General characteristics
- Class & type: LST-1-class tank landing ship
- Displacement: 1,625 long tons (1,651 t) light; 4,080 long tons (4,145 t) full (sea-going draft with 1675 ton load);
- Length: 327 ft 9 in (99.90 m)
- Beam: 50 ft (15 m)
- Draft: Light:; 2 ft 4 in (0.71 m) forward; 7 ft 6 in (2.29 m) aft; Sea-going:; 8 ft 3 in (2.51 m) forward; 14 ft 1 in (4.29 m) aft; Landing (with 500 ton load):; 3 ft 11 in (1.19 m) forward; 9 ft 10 in (3.00 m) aft;
- Propulsion: 2 General Motors 12-567 900 hp (671 kW) diesel engines, two shafts, twin rudders
- Speed: 12 knots (22 km/h; 14 mph)
- Range: 24,000 nmi (44,000 km) at 9 kn (17 km/h; 10 mph)
- Boats & landing craft carried: 2 × LCVPs
- Complement: 7 officers, 104 enlisted
- Armament: 2 × twin 40 mm gun mounts; 4 × single 40 mm gun mounts; 12 × single 20 mm gun mounts;

= USS LST-120 =

LST-1-class landing ship tank

USS LST-120 was a in the United States Navy during World War II. She was later transferred to the Republic of Korea Navy and renamed ROKS Munsan.

== Construction and commissioning ==
LST-120 was laid down on 5 May 1943 at Jeffersonville Boat & Machine Co., Jeffersonville, Indiana.
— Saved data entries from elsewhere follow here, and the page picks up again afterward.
==> flow/design.v <==
module hvsync_generator(clk, reset, hsync, vsync, display_on, hpos, vpos);
  input clk;
  input reset;
  output reg hsync, vsync;
  output display_on;
  output reg [8:0] hpos;
  output reg [8:0] vpos;
  parameter H_DISPLAY       = 256;  
  parameter H_BACK          =  23;  
  parameter H_FRONT         =   7;  
  parameter H_SYNC          =  23;  
  parameter H_SYNC_POLARITY =   0;  
  parameter V_DISPLAY       = 240;  
  parameter V_TOP           =   5;  
  parameter V_BOTTOM        =  14;  
  parameter V_SYNC          =   3;  
  parameter V_SYNC_POLARITY =   0;  
  parameter H_SYNC_START    = H_DISPLAY + H_FRONT;
  parameter H_SYNC_END      = H_DISPLAY + H_FRONT + H_SYNC - 1;
  parameter H_MAX           = H_DISPLAY + H_BACK + H_FRONT + H_SYNC - 1;
  parameter V_SYNC_START    = V_DISPLAY + V_BOTTOM;
  parameter V_SYNC_END      = V_DISPLAY + V_BOTTOM + V_SYNC - 1;
  parameter V_MAX           = V_DISPLAY + V_TOP + V_BOTTOM + V_SYNC - 1;
  wire hmaxxed = (hpos == H_MAX) || reset;	 
  wire vmaxxed = (vpos == V_MAX) || reset;	 
  always @(posedge clk)
  begin
    hsync <= (H_SYNC_POLARITY ^ (hpos>=H_SYNC_START && hpos<=H_SYNC_END));
    if(hmaxxed)
      hpos <= 0;
    else
      hpos <= hpos + 1;
  end
  always @(posedge clk)
  begin
    vsync <= (V_SYNC_POLARITY ^ (vpos>=V_SYNC_START && vpos<=V_SYNC_END));
    if(hmaxxed)
      if (vmaxxed)
        vpos <= 0;
      else
        vpos <= vpos + 1;
  end
  assign display_on = (hpos<H_DISPLAY) && (vpos<V_DISPLAY);
endmodule
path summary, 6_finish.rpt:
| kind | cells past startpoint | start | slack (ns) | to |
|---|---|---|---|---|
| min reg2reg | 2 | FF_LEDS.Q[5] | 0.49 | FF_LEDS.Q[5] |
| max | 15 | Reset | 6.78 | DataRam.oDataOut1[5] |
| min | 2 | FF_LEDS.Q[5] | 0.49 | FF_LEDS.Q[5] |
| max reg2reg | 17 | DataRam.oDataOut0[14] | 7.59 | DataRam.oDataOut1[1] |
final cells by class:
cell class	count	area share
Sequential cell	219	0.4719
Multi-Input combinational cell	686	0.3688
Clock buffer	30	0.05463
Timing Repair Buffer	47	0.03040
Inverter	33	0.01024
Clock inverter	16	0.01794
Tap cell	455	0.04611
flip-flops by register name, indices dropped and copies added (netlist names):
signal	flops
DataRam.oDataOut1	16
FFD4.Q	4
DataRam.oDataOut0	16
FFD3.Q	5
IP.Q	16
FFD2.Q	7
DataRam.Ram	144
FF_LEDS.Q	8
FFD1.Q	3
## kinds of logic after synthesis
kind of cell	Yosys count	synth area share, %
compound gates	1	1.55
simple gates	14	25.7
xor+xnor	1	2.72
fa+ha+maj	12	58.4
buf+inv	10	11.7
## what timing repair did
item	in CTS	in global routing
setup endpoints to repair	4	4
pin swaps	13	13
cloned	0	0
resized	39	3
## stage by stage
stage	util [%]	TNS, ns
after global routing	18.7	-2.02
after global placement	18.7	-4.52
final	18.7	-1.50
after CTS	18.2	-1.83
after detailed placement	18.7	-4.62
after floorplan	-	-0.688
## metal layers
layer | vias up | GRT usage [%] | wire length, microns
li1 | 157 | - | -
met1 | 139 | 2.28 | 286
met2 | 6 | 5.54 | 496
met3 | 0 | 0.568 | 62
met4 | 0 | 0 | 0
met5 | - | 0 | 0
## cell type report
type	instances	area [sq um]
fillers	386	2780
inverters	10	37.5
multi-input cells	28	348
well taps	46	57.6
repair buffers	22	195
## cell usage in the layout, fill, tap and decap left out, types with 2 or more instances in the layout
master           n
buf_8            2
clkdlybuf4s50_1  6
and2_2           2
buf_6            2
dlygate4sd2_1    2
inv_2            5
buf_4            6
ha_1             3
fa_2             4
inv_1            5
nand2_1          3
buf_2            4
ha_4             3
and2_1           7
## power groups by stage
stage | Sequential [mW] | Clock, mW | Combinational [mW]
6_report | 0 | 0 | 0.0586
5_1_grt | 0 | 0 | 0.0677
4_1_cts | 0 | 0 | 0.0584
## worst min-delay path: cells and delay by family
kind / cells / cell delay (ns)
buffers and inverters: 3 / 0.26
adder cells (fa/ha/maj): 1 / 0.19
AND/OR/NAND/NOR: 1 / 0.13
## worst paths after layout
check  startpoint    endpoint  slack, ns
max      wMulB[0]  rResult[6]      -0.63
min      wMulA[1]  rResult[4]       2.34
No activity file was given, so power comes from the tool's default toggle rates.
<file path="flow/design.v">
`timescale 1ns / 1ps
module IM(
    input [7:0] Address,
    output wire [31:0] InstructionOut
    );
	 reg [31:0] iM [255:0];
	 assign InstructionOut = iM[Address[7:0]];
	 initial begin
		iM[0] = {6'h23, 5'd0, 5'd05,16'd20};  
		iM[4] = {6'h23, 5'd0, 5'd10,16'd20};  
		iM[8]  ={6'h00,5'd5,5'd10,5'd11,5'd0,6'h20};  
		iM[12] ={6'h00,5'd5,5'd10,5'd11,5'd0,6'h22};  
		iM[16] ={6'h00,5'd5,5'd10,5'd11,5'd0,6'h24};  
		iM[20] ={6'h00,5'd5,5'd10,5'd11,5'd0,6'h25};  
		iM[24] ={6'h00,5'd5,5'd10,5'd11,5'd0,6'h2a};  
		iM[28] ={6'h2b,5'd0,5'd11,16'd00}; 
		iM[32] ={6'h2b,5'd0,5'd11,16'd00}; 
	end	 
endmodule
`timescale 1ns / 1ps
module PC(
    clk,PCOutput
    );
	 input clk;
	 output reg [7:0] PCOutput;
	 initial 
		PCOutput = 0;
	 always @ (posedge clk)
	 begin
		PCOutput = PCOutput + 4;
	 end
endmodule
`timescale 1ns / 1ps
module PCAndIM(
		input clk,
    output [31:0] InstructionOut
    );
	 wire [7:0]address;
	 PC PC(clk,address);
	 IM IM(address,InstructionOut);
endmodule
</file>
`timescale 1ns / 1ps
module ALUControl(ALUOp,FuncCode,ALUctl);
	 input [3:0] FuncCode;
    input [1:0] ALUOp;
    output reg [3:0] ALUctl;
	 always @(FuncCode,ALUOp)
	 begin
		case(FuncCode)
			4'b0000: ALUctl = 4'b0010;
			4'b0010: ALUctl = 4'b0110;
			4'b0100: ALUctl = 4'b0000;
			4'b0101: ALUctl = 4'b0001;
			4'b1010: ALUctl = 4'b0111;
		endcase
	end
endmodule
`timescale 1ns / 1ps
module ALUWithControl(ALUctl,A,B,ALUOut,Zero);
	 input [31:0] A;
    input [31:0] B;
    input [3:0] ALUctl;
    output reg [31:0] ALUOut;
    output reg  Zero;
	 always @(A,B,ALUctl)
	 begin
		case(ALUctl)
			4'b0000: ALUOut = (A & B);
			4'b0001: ALUOut = (A | B);
			4'b0010: ALUOut = (A + B);
			4'b0110: ALUOut = (A - B);
			4'b0111: ALUOut = (A < B) ? 32'h11111111:32'h00000000;
		endcase
		if (ALUOut == 4'b0000) Zero = 1;
		else Zero = 0;
	end
endmodule
`timescale 1ns / 1ps
module FullALU(
    ALUOp,
    FuncCode,
    A,
    B,
    ALUOut,
    Zero
    );
	 input [1:0] ALUOp;
    input [3:0] FuncCode;
    input [31:0] A;
    input [31:0] B;
    output [31:0] ALUOut;
    output [1:0]Zero;
	 wire [3:0] ALUctl;
	 ALUControl ALUControl(ALUOp,FuncCode,ALUctl);
	 ALUWithControl ALUWithControl(ALUctl,A,B,ALUOut,Zero);
endmodule
`timescale 1ns / 1ps
module RegisterFile(
	 clk,
    Read1,
    Read2,
    WriteReg,
	 RegWrite,
    WriteData,
    Data1,
    Data2
    );
	 input clk;
    input [4:0] Read1;
    input [4:0] Read2;
    input [4:0] WriteReg;
	 input RegWrite;
    input [31:0] WriteData;
    output [31:0]Data1;
    output [31:0]Data2;
	 reg [31:0] RF[0:31];
	assign Data1 = RF[Read1];
	assign Data2 = RF[Read2];
	 always @(posedge clk)
		if(RegWrite == 1)
			RF[WriteReg] <= WriteData;
endmodule
==> run.sh <==
#!/bin/bash
# OpenROAD 26Q1-2900-gdf79404cd8, Yosys 0.63+post, stock flow scripts
make -C /OpenROAD-flow-scripts/flow DESIGN_CONFIG=/design/flow/config.mk WORK_HOME=/design/flow/orfs finish
==> config.mk <==
export PLATFORM = sky130hd
export DESIGN_NAME = ALUAndRF
export DESIGN_NICKNAME = ALUAndRF
export VERILOG_FILES = /design/flow/design.v
export SDC_FILE = /design/flow/constraint.sdc
export NUM_CORES = 4
export LEC_CHECK = 1
export CORE_UTILIZATION = 40
==> constraint.sdc <==
current_design ALUAndRF

set clk_period 23.3
set clk_io_pct 0.2

create_clock -name clk0 -period $clk_period [get_ports {clk}]

set non_clock_inputs [all_inputs -no_clocks]
set_input_delay [expr $clk_period * $clk_io_pct] -clock clk0 $non_clock_inputs
set_output_delay [expr $clk_period * $clk_io_pct] -clock clk0 [all_outputs]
Launched on 7 August 1943 and commissioned on 22 September 1943.

=== Service in the United States Navy ===
During World War II, LST-120 was assigned to the Asiatic-Pacific theater. She took part in the capture and occupation of Saipan from 15 June to 28 July 1944 and also took part in the capture and occupation of Tinian from 24 to 28 July 1944.
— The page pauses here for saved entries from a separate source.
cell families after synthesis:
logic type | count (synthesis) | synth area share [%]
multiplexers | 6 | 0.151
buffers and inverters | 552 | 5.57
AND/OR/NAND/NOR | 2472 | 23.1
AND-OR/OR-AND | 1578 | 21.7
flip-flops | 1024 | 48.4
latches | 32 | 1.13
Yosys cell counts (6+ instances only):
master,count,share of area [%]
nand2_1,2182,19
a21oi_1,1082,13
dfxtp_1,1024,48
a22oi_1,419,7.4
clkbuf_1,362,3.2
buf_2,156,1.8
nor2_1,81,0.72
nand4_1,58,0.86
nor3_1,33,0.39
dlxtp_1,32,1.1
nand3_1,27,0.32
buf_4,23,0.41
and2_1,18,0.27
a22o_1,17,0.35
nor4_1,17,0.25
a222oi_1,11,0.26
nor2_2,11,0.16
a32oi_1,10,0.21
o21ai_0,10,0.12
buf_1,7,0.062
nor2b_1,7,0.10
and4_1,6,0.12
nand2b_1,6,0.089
--- ./design.v ---
module sb(BOut,addr,sb,SBOut,DMOut);
  input [31:0]DMOut;
  input [31:0]BOut;
  input [9:0]addr;
  input sb;
  output [31:0]SBOut;
  wire [31:0]temp;
  wire [1:0]addr2;
  assign addr2=addr%(3'b100);
  assign temp=(addr2==2'b00)?{DMOut[31:8],BOut[7:0]}:
              (addr2==2'b01)?{DMOut[31:16],BOut[7:0],DMOut[7:0]}:
              (addr2==2'b10)?{DMOut[31:24],BOut[7:0],DMOut[15:0]}:
              (addr2==2'b11)?{BOut[7:0],DMOut[23:0]}:32'h00000000;
  assign SBOut=(sb)?temp:BOut;
endmodule
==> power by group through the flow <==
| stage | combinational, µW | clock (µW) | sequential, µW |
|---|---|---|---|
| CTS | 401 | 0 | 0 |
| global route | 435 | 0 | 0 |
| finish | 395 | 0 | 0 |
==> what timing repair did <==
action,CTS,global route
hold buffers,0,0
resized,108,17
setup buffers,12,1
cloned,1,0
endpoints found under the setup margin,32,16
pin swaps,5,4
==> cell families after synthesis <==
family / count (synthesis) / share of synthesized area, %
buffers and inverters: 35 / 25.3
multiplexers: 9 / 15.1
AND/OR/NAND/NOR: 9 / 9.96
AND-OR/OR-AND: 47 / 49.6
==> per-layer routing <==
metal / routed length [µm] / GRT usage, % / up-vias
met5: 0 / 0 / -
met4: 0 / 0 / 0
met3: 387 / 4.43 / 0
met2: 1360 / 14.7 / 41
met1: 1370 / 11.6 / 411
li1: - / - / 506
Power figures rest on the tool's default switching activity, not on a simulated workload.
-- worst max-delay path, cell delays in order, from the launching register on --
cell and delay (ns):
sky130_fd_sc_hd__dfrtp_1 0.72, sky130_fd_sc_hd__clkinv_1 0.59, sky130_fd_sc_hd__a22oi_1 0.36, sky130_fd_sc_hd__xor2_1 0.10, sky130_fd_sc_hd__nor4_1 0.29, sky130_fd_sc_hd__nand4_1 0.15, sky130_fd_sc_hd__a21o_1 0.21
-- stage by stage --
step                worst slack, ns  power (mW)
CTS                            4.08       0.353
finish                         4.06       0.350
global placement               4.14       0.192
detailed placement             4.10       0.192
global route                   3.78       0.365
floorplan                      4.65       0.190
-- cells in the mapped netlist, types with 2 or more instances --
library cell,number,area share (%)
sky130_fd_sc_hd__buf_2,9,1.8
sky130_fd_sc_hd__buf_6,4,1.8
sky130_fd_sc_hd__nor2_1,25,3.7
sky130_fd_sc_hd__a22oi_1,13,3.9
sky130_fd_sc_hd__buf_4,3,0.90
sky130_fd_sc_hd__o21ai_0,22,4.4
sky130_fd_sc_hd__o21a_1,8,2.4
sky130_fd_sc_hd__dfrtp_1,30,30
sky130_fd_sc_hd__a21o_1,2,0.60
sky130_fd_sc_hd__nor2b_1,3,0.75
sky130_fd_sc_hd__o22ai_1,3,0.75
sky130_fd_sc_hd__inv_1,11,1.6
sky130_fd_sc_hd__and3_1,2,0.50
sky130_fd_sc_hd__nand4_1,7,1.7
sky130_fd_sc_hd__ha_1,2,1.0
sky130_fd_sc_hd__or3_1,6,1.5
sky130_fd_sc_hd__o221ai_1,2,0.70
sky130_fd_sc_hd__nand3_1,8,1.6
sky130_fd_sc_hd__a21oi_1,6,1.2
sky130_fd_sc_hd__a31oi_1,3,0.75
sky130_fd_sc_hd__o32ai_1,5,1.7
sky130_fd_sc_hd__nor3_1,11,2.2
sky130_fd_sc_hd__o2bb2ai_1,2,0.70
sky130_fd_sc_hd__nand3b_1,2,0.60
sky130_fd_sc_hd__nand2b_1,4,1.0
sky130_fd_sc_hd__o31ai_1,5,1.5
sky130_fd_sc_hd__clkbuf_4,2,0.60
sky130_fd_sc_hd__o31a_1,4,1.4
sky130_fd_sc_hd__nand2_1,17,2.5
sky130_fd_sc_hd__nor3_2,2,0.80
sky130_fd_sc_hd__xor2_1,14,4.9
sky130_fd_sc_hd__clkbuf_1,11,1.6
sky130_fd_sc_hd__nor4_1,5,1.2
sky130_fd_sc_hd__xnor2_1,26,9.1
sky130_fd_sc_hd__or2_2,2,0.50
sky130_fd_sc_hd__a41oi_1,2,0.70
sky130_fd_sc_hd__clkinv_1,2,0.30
$ cat flow/config.mk
export PLATFORM = sky130hd
export DESIGN_NAME = updown_ctr
export DESIGN_NICKNAME = updown_ctr
export VERILOG_FILES = /design/flow/design.v
export SDC_FILE = /design/flow/constraint.sdc
export NUM_CORES = 4
export LEC_CHECK = 1
export CORE_UTILIZATION = 30
$ cat flow/constraint.sdc
current_design updown_ctr

set clk_period 8.1
set clk_io_pct 0.2

create_clock -name clk0 -period $clk_period [get_ports {clk}]

set non_clock_inputs [all_inputs -no_clocks]
set_input_delay [expr $clk_period * $clk_io_pct] -clock clk0 $non_clock_inputs
set_output_delay [expr $clk_period * $clk_io_pct] -clock clk0 [all_outputs]
$ cat flow/design.v
interface axi_master_if(input bit ACLK, input bit ARESETn);
    bit        AWVALID;
    bit        AWREADY;
    bit [31:0] AWADDR;
    bit [3:0]  AWID;
    bit        WVALID;
    bit        WREADY;
    bit [31:0] WDATA;
    bit        WLAST;
    bit        BVALID;
    bit        BREADY;
    bit [1:0]  BRESP;
    bit [3:0]  BID;
    bit        ARVALID;
    bit        ARREADY;
    bit [31:0] ARADDR;
    bit [3:0]  ARID;
    bit        RVALID;
    bit        RREADY;
    bit [31:0] RDATA;
    bit        RLAST;
    bit [3:0]  RID;
endinterface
She was then assigned to the occupation service in the Far East from 15 to 25 October 1945 and 18 November 1945 to 13 February 1946.

On 7 January 1946, she was decommissioned and transferred to Commander Naval Forces Far East (COMNAVFE), Shipping Control Authority for Japan (SCAJAP), redesignated Q004.
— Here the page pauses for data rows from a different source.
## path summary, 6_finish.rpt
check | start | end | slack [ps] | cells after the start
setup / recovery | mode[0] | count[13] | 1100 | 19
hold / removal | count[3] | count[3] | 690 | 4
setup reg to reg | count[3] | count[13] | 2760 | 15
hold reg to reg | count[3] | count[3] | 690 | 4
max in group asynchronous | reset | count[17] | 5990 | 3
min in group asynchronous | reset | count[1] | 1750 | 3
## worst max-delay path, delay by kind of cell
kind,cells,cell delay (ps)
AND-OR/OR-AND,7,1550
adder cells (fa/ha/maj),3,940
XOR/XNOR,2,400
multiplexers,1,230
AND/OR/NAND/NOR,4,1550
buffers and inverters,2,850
## ./design.v

```verilog
`timescale 1ns / 1ps
module Elevater(
    input clk,
    input ground_flr_up_btn,
    input first_flr_up_btn,
    input first_flr_dwn_btn,
    input second_flr_dwn_btn,
    input go_to_ground_flr,
    input go_to_first_flr,
    input go_to_second_flr,
    output reg is_moving,
    output reg is_moving_up,
    output reg is_moving_dwn,
    output reg is_door_close,
    output reg [1:0] current_flr
    );
    parameter Yes = 1'b1;
    parameter No = 1'b0;
    parameter Ground_Floor = 2'b00;
    parameter First_Floor = 2'b01;
    parameter Second_Floor = 2'b10;
    reg G1, G2, G3, G4, G5, G6, G7;
    reg Wait;
    reg [1:0] Next_Floor;
    initial begin
        current_flr <= Ground_Floor;
        Next_Floor <= Ground_Floor;
        G1 <= No;
        G2 <= No;
        G3 <= No;
        G4 <= No;
        G5 <= No;
        G6 <= No;
        G7 <= No;
        Wait <= No;
        is_door_close <= No;
        is_moving <= No;
        is_moving_up <= No;
        is_moving_dwn <= No;
    end
    always @(posedge clk) begin
        if (Wait == No) begin
            if (second_flr_dwn_btn == Yes || go_to_second_flr == Yes ) begin
                G1 <= Yes;
            end
            else begin
                G1 <= No;
            end
            if (first_flr_up_btn == Yes || first_flr_dwn_btn == Yes || ground_flr_up_btn == Yes || go_to_first_flr == Yes || go_to_ground_flr == Yes) begin
                G2 <= Yes;
            end
            else begin
                G2 <= No;
            end
            if (ground_flr_up_btn == Yes || go_to_ground_flr == Yes ) begin
                G3 <= Yes;
            end
            else begin
                G3 <= No;
            end
            if (ground_flr_up_btn == Yes || go_to_ground_flr == Yes ) begin
                G4 <= Yes;
            end
            else begin
                G4 <= No;
            end
            if (first_flr_up_btn == Yes || first_flr_dwn_btn == Yes || second_flr_dwn_btn == Yes || go_to_first_flr == Yes || go_to_second_flr == Yes) begin
                G5 <= Yes;
            end
            else begin
                G5 <= No;
            end
            if (first_flr_up_btn == Yes || first_flr_dwn_btn == Yes || go_to_first_flr == Yes ) begin
                G6 <= Yes;
            end
            else begin
                G6 <= No;
            end
            if (second_flr_dwn_btn == Yes || go_to_second_flr == Yes ) begin
                G7 <= Yes;
            end
            else begin
                G7 <= No;
            end
            case (current_flr)
                    Ground_Floor:
                        if (G4 == Yes) begin
                            is_door_close <= No;
                            G4 <= No;
                            Wait <= Yes;
                            is_moving <= No;
                            is_moving_up <= No;
                            is_moving_dwn <= No;
                        end
                        else if (G5 == Yes) begin
                            is_door_close <= Yes;
                            Next_Floor <= First_Floor;
                            is_moving <= Yes;
                            is_moving_up <= Yes;
                            is_moving_dwn <= No;
                        end
                    First_Floor:
                        if (G6 == Yes) begin
                            is_door_close <= No;
                            G6 <= No;
                            Wait <= Yes;
                            is_moving <= No;
                            is_moving_up <= No;
                            is_moving_dwn <= No;
                        end
                        else if (G3 == Yes) begin
                            is_door_close <= Yes;
                            Next_Floor <= Ground_Floor;
                            is_moving <= Yes;
                            is_moving_up <= No;
                            is_moving_dwn <= Yes;
                        end
                        else if (G7 == Yes) begin
                            is_door_close <= Yes;
                            Next_Floor <= Second_Floor;
                            is_moving <= Yes;
                            is_moving_up <= Yes;
                            is_moving_dwn <= No;
                        end
                    Second_Floor:
                        if (G1 == Yes) begin
                            is_door_close <= No;
                            G1 <= No;
                            Wait <= Yes;
                            is_moving <= No;
                            is_moving_up <= No;
                            is_moving_dwn <= No;
                        end
                        else if (G2 == Yes) begin
                            is_door_close <= Yes;
                            Next_Floor <= First_Floor;
                            is_moving <= No;
                            is_moving_up <= No;
                            is_moving_dwn <= Yes;
                        end
                    default:
                        Next_Floor <= Ground_Floor;
                endcase
            end
    end
    always @(posedge Wait ) begin
        #5 Wait = ~Wait;
    end
    always @(posedge clk ) begin
        current_flr <= Next_Floor;
    end
endmodule
```

## ./run.sh

```bash
#!/bin/bash
# OpenROAD 26Q1-2900-gdf79404cd8, Yosys 0.63+post, stock flow scripts
make -C /OpenROAD-flow-scripts/flow DESIGN_CONFIG=/design/flow/config.mk WORK_HOME=/design/flow/orfs finish
```

## ./config.mk

```make
export PLATFORM = sky130hd
export DESIGN_NAME = Elevater
export DESIGN_NICKNAME = Elevater
export VERILOG_FILES = /design/flow/design.v
export SDC_FILE = /design/flow/constraint.sdc
export NUM_CORES = 4
export LEC_CHECK = 1
export CORE_AREA = 10 10 93 93
export DIE_AREA = 0 0 103 103
```

## ./constraint.sdc

```tcl
current_design Elevater

set clk_period 3.7
set clk_io_pct 0.2

create_clock -name clk0 -period $clk_period [get_ports {clk}]

set non_clock_inputs [all_inputs -no_clocks]
set_input_delay [expr $clk_period * $clk_io_pct] -clock clk0 $non_clock_inputs
set_output_delay [expr $clk_period * $clk_io_pct] -clock clk0 [all_outputs]
```

==> deck_impl_summary.md <==
Run Summary

Synth
  – Largest area contributor in the netlist: edfxtp_1
  – Chip Area, Yosys: 786 µm²
  – Cells in synth_stat.txt: 60
  – Area leader share: 49.7%
  – Yosys cell types: 23
  – Biggest area cells: edfxtp_1 (50%), ha_1 (11%), dfxtp_1 (10%)
  – Ys Warns: 1
  – Post-synthesis sequential area ratio: 59.9%
  – Flops after synth: 17

Run status
  – Status: did not finish
  – Tool error: ERROR: Found 1 problems in 'check -assert'.
  – Failed at: 1_2_yosys
## logic make-up after synthesis
logic type	Yosys count	share of synthesized area, %
simple gates	17	11.5
flops	17	59.9
compound gates	13	14.7
fa+ha+maj	7	11.1
buf+inv	6	2.87
## cell usage after synthesis
master / n
edfxtp_1: 13
ha_1: 7
inv_1: 6
nor2_1: 5
dfxtp_1: 4
a21oi_1: 3
nand2_1: 3
nor2b_1: 3
nand3b_1: 2
a2111oi_4: 1
a211oi_1: 1
a21boi_0: 1
a21oi_2: 1
a22oi_1: 1
a22oi_2: 1
a31o_2: 1
nand2_2: 1
nand2b_1: 1
nor3_1: 1
nor4b_1: 1
o21ai_0: 1
o221ai_1: 1
o22ai_1: 1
The ship was put on disposal until she was transferred to South Korea in February 1947. The ship was later struck from the Navy Register on 5 March 1947.

=== Service in the Republic of Korea Navy ===
In February 1947, the Korean government bought the LST-120 and named it Munsan. She was moored at Mukho Port to load coal, and when the Korean War broke out, she was requisitioned under the wartime mobilization order of Lieutenant Colonel Kim Du-chan, deputy commander of the ROK Navy's Mukho Guard.

At that time, the Mukho Combat Unit, a joint army-police unit, was fighting against the 549th Army Squadron of the Korean People's Army, which landed on June 25, 1950. Munsan evacuated the retreating Mukho combat unit to Pohang, and three days later, it returned to Mukho with the reorganized Mukho combat unit under the orders of the Naval Headquarters. Around 2 am on June 29, not knowing that the Munsan was left at Mukho Port, she was bombarded by USS Juneau (CL-119), which she mistook for a ship of the Korean People's Army Navy. She just sent a Navy intelligence officer who was on board the Munsan to confirm that she was a ship belonging to the Republic of Korea Navy, clearing up her misunderstanding, and she withdrew to Pohang.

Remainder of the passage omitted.